The Hush Collaborative is saying the loud part quietly.
Born at the height of the COVID-19 pandemic, the female-owned Minneapolis-based firm approaches consulting with a community organizing mindset, encouraging companies to slow down, listen and put their people first.
It’s all about promoting voices that traditionally go unheard, including clients themselves. The Hush Collaborative serves, as strategy principal Lauren Buckley puts it, “midmarket, middle of the country companies that are either on the verge of or experiencing incredible growth and want to be able to sustain it” without burning out their employees — or losing them altogether.
The key, she says, is building community rather than relying on outdated ideas of “workplace culture.”

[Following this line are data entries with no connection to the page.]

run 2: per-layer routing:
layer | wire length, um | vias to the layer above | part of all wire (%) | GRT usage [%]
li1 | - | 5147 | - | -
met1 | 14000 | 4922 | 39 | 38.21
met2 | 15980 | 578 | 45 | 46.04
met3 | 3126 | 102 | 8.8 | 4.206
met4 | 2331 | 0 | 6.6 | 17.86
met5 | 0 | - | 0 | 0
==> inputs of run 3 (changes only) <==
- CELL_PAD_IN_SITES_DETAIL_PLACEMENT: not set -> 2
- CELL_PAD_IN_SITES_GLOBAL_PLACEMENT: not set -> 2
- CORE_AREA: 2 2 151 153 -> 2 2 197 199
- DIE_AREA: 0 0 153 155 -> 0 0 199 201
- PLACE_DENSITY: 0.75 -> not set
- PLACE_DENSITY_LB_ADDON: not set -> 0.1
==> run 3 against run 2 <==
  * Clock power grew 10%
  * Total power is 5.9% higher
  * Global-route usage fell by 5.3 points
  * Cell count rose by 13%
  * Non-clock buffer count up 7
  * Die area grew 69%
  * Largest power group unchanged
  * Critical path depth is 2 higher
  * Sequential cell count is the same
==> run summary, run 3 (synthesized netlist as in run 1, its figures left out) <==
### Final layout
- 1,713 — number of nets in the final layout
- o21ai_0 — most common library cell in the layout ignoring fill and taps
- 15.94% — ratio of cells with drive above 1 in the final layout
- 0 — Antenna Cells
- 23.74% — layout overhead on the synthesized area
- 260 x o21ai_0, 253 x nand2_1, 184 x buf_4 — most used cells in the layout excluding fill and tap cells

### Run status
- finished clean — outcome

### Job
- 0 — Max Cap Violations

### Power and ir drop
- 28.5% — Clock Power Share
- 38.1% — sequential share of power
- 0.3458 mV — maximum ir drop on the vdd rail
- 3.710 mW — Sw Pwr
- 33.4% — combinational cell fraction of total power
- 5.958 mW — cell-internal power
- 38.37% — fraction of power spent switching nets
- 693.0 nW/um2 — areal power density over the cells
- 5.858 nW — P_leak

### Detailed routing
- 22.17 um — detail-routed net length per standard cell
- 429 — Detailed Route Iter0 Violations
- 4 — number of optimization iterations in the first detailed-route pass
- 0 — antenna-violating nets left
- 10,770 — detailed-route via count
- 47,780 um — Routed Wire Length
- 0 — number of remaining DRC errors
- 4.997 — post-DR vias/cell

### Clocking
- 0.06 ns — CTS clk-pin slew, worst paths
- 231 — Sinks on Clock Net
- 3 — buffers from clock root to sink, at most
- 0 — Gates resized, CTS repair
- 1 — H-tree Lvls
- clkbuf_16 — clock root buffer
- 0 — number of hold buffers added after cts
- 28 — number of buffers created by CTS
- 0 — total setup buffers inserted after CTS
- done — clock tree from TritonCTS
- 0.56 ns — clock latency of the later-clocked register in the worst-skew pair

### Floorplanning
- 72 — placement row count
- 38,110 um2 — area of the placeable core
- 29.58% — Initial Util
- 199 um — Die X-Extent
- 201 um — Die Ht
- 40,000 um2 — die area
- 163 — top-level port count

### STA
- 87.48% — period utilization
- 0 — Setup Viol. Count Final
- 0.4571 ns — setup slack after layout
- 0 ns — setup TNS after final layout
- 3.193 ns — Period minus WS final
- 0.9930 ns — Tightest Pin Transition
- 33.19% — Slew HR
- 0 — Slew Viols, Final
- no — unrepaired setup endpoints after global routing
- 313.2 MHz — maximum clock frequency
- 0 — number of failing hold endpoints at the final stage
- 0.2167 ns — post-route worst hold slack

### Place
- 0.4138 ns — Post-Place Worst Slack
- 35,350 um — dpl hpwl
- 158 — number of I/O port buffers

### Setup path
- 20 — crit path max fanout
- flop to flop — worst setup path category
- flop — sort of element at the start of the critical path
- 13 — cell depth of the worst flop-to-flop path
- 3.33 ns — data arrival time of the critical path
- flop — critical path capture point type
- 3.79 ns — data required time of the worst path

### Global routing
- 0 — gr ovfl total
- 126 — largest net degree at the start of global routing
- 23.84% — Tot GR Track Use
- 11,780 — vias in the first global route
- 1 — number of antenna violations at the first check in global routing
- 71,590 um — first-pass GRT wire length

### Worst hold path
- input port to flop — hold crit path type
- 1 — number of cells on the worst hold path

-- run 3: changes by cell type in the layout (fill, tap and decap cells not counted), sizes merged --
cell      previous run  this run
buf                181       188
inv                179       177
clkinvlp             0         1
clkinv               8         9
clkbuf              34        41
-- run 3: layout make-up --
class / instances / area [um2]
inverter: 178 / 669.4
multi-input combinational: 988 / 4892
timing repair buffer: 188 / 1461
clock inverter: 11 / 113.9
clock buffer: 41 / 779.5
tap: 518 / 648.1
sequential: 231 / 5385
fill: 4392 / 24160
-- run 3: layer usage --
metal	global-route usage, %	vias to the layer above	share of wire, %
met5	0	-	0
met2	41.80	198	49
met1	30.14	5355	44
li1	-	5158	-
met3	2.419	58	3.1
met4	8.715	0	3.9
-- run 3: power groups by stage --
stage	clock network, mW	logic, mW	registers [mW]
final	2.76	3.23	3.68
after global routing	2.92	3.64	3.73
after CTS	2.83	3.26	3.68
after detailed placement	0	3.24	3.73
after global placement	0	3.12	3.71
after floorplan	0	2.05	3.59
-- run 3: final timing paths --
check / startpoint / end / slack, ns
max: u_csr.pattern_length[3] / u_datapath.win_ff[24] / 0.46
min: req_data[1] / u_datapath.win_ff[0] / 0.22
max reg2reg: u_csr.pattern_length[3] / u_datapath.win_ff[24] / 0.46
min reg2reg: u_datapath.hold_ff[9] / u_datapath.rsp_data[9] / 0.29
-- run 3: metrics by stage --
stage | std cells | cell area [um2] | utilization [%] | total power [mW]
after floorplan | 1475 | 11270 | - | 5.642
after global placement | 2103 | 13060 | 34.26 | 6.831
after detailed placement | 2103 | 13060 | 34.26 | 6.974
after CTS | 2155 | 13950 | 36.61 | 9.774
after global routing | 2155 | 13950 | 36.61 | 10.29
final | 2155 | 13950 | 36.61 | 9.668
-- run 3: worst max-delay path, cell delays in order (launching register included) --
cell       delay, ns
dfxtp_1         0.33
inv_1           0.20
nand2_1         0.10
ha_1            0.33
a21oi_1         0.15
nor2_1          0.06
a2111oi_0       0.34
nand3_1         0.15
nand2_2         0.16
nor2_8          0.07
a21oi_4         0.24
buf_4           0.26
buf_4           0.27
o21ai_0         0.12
$ cat src/rtl/thermistor_linearize_scan_stats_top_macros.svh
// assertion macros for the thermistor linearizer
`ifndef THERMISTOR_LINEARIZE_SCAN_STATS_TOP_MACROS_SVH
`define THERMISTOR_LINEARIZE_SCAN_STATS_TOP_MACROS_SVH
`define TLS_ASSERT_IMPL(lbl, clk, rst, a, c) \
   lbl: assert property (@(posedge clk) disable iff (rst) (a) |-> (c)) \
      else $error("%m: lbl failed");
`define TLS_ASSERT_NEXT(lbl, clk, rst, a, c) \
   lbl: assert property (@(posedge clk) disable iff (rst) (a) |=> (c)) \
      else $error("%m: lbl failed");
`endif

$ cat src/rtl/tls_pkg.sv
// package with table, register codes and shared types for the thermistor linearizer
package tls_pkg;
   localparam int TPTS = 33;
   localparam logic [1:0] CSR_VVL = 2'd0;
   localparam logic [1:0] CSR_VVH = 2'd1;
   localparam logic [1:0] CSR_ITL = 2'd2;
   localparam logic [1:0] CSR_ITH = 2'd3;
   localparam logic signed [16:0] NODE0_TEMP = 17'sd30720;
   localparam logic signed [16:0] NODE_STEP = 17'sd1280;
   localparam logic [6:0] COUNT_MAX = 7'd127;
   typedef logic signed [15:0] temp_type;

   function automatic logic [13:0] vk(input logic [5:0] k);
      logic [13:0] t [0:TPTS-1];
      t = '{14'd4160, 14'd4192, 14'd4224, 14'd4256, 14'd4288, 14'd4320, 14'd4384,
            14'd4416, 14'd4480, 14'd4576, 14'd4640, 14'd4736, 14'd4832, 14'd4960,
            14'd5088, 14'd5216, 14'd5376, 14'd5568, 14'd5760, 14'd5952, 14'd6144,
            14'd6368, 14'd6560, 14'd6752, 14'd6944, 14'd7136, 14'd7264, 14'd7424,
            14'd7520, 14'd7616, 14'd7680, 14'd7744, 14'd7808};
      return (k < 6'(TPTS)) ? t[k] : t[TPTS-1];
   endfunction

   // 2^20 / (2 * m) rounded up, exact quotient for numerators below 2^15
   function automatic logic [19:0] half_recip(input logic [2:0] m);
      logic [19:0] r;
      unique case (m)
         3'd1: r = 20'd524288;
         3'd2: r = 20'd262144;
         3'd3: r = 20'd174763;
         3'd4: r = 20'd131072;
         3'd5: r = 20'd104858;
         3'd6: r = 20'd87382;
         3'd7: r = 20'd74899;
         default: r = '0;
      endcase
      return r;
   endfunction
endpackage
===== src/hdl/rva_front.sv =====
module rva_front #(
  parameter int unsigned INSTR_STEP = 4
) (
  input  logic                        clk_i,
  input  logic                        rst_ni,
  input  logic                        en_i,
  input  logic                        valid_i,
  input  logic [rva_pkg::CMD_W-1:0]   cmd_i,
  input  logic [rva_pkg::REG_W-1:0]   rd_i,
  input  logic [rva_pkg::XLEN-1:0]    a_i,
  input  logic [rva_pkg::XLEN-1:0]    b_i,
  input  logic [rva_pkg::XLEN-1:0]    pc_i,
  output rva_pkg::word_t              word_o
);

  rva_pkg::word_t word_d, word_q;
  logic [rva_pkg::SHAMT_W-1:0] sh;
  logic sgn_a, sgn_b, div_sgn;
  logic signed [rva_pkg::XLEN:0] ma, mb;
  logic signed [2*rva_pkg::XLEN+1:0] prod;

  assign sh = b_i[rva_pkg::SHAMT_W-1:0];
  assign sgn_a = (cmd_i == rva_pkg::CMD_MULH) || (cmd_i == rva_pkg::CMD_MULHSU);
  assign sgn_b = (cmd_i == rva_pkg::CMD_MULH);
  assign ma = $signed({sgn_a & a_i[rva_pkg::XLEN-1], a_i});
  assign mb = $signed({sgn_b & b_i[rva_pkg::XLEN-1], b_i});
  assign prod = ma * mb;

  always_comb begin
    div_sgn = 1'b0;
    word_d = '0;
    word_d.valid = valid_i;
    word_d.rd = rd_i;
    word_d.a_orig = a_i;
    word_d.dvs = b_i;
    word_d.qd = a_i;
    word_d.bzero = (b_i == '0);
    word_d.npc = pc_i + rva_pkg::XLEN'(INSTR_STEP);
    unique case (cmd_i)
      rva_pkg::CMD_ADD:  word_d.res = a_i + b_i;
      rva_pkg::CMD_SUB:  word_d.res = a_i - b_i;
      rva_pkg::CMD_SLL:  word_d.res = a_i << sh;
      rva_pkg::CMD_SLT:  word_d.res = rva_pkg::XLEN'($signed(a_i) < $signed(b_i));
      rva_pkg::CMD_SLTU: word_d.res = rva_pkg::XLEN'(a_i < b_i);
      rva_pkg::CMD_XOR:  word_d.res = a_i ^ b_i;
      rva_pkg::CMD_SRL:  word_d.res = a_i >> sh;
      rva_pkg::CMD_SRA:  word_d.res = rva_pkg::XLEN'($signed(a_i) >>> sh);
      rva_pkg::CMD_OR:   word_d.res = a_i | b_i;
      rva_pkg::CMD_AND:  word_d.res = a_i & b_i;
      rva_pkg::CMD_MUL:  word_d.res = prod[rva_pkg::XLEN-1:0];
      rva_pkg::CMD_MULH: begin
        word_d.res = prod[2*rva_pkg::XLEN-1:rva_pkg::XLEN];
      end
      rva_pkg::CMD_MULHSU: begin
        word_d.res = prod[2*rva_pkg::XLEN-1:rva_pkg::XLEN];
      end
      rva_pkg::CMD_MULHU: word_d.res = prod[2*rva_pkg::XLEN-1:rva_pkg::XLEN];
      rva_pkg::CMD_DIV: begin
        word_d.is_div = 1'b1;
        div_sgn = 1'b1;
      end
      rva_pkg::CMD_DIVU: word_d.is_div = 1'b1;
      rva_pkg::CMD_REM: begin
        word_d.is_div = 1'b1;
        word_d.want_rem = 1'b1;
        div_sgn = 1'b1;
      end
      rva_pkg::CMD_REMU: begin
        word_d.is_div = 1'b1;
        word_d.want_rem = 1'b1;
      end
      default: begin
        word_d.illegal = 1'b1;
        word_d.npc = pc_i;
      end
    endcase
    if (div_sgn) begin
      word_d.neg_q = a_i[rva_pkg::XLEN-1] ^ b_i[rva_pkg::XLEN-1];
      word_d.neg_r = a_i[rva_pkg::XLEN-1];
      if (a_i[rva_pkg::XLEN-1]) word_d.qd = '0 - a_i;
      if (b_i[rva_pkg::XLEN-1]) word_d.dvs = '0 - b_i;
    end
  end

  always_ff @(posedge clk_i or negedge rst_ni) begin
    if (!rst_ni) begin
      word_q <= '0;
    end else if (en_i) begin
      word_q <= word_d;
    end
  end

  assign word_o = word_q;

endmodule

It can be a counterintuitive approach but one that employees are hungry for even as many employers return to pre-pandemic business as usual.
“People are different now. You can’t just give them a pizza party and check it off the list,” strategy principal Allie Fendrick said. “We have to kind of reinvent the way that the community is built within an organization entirely.”
In an interview edited for clarity and length, Buckley, Fendrick and operations principal Kate Meehan share more about how Hush is changing work.
You officially launched in 2021, when the nature of work was in flux. What’s the back story?
Buckley: We had the ability to be in control of our time in a different way, and so the reality is, we all were working full-time jobs while we started this business, and without the pandemic, that would never have been possible.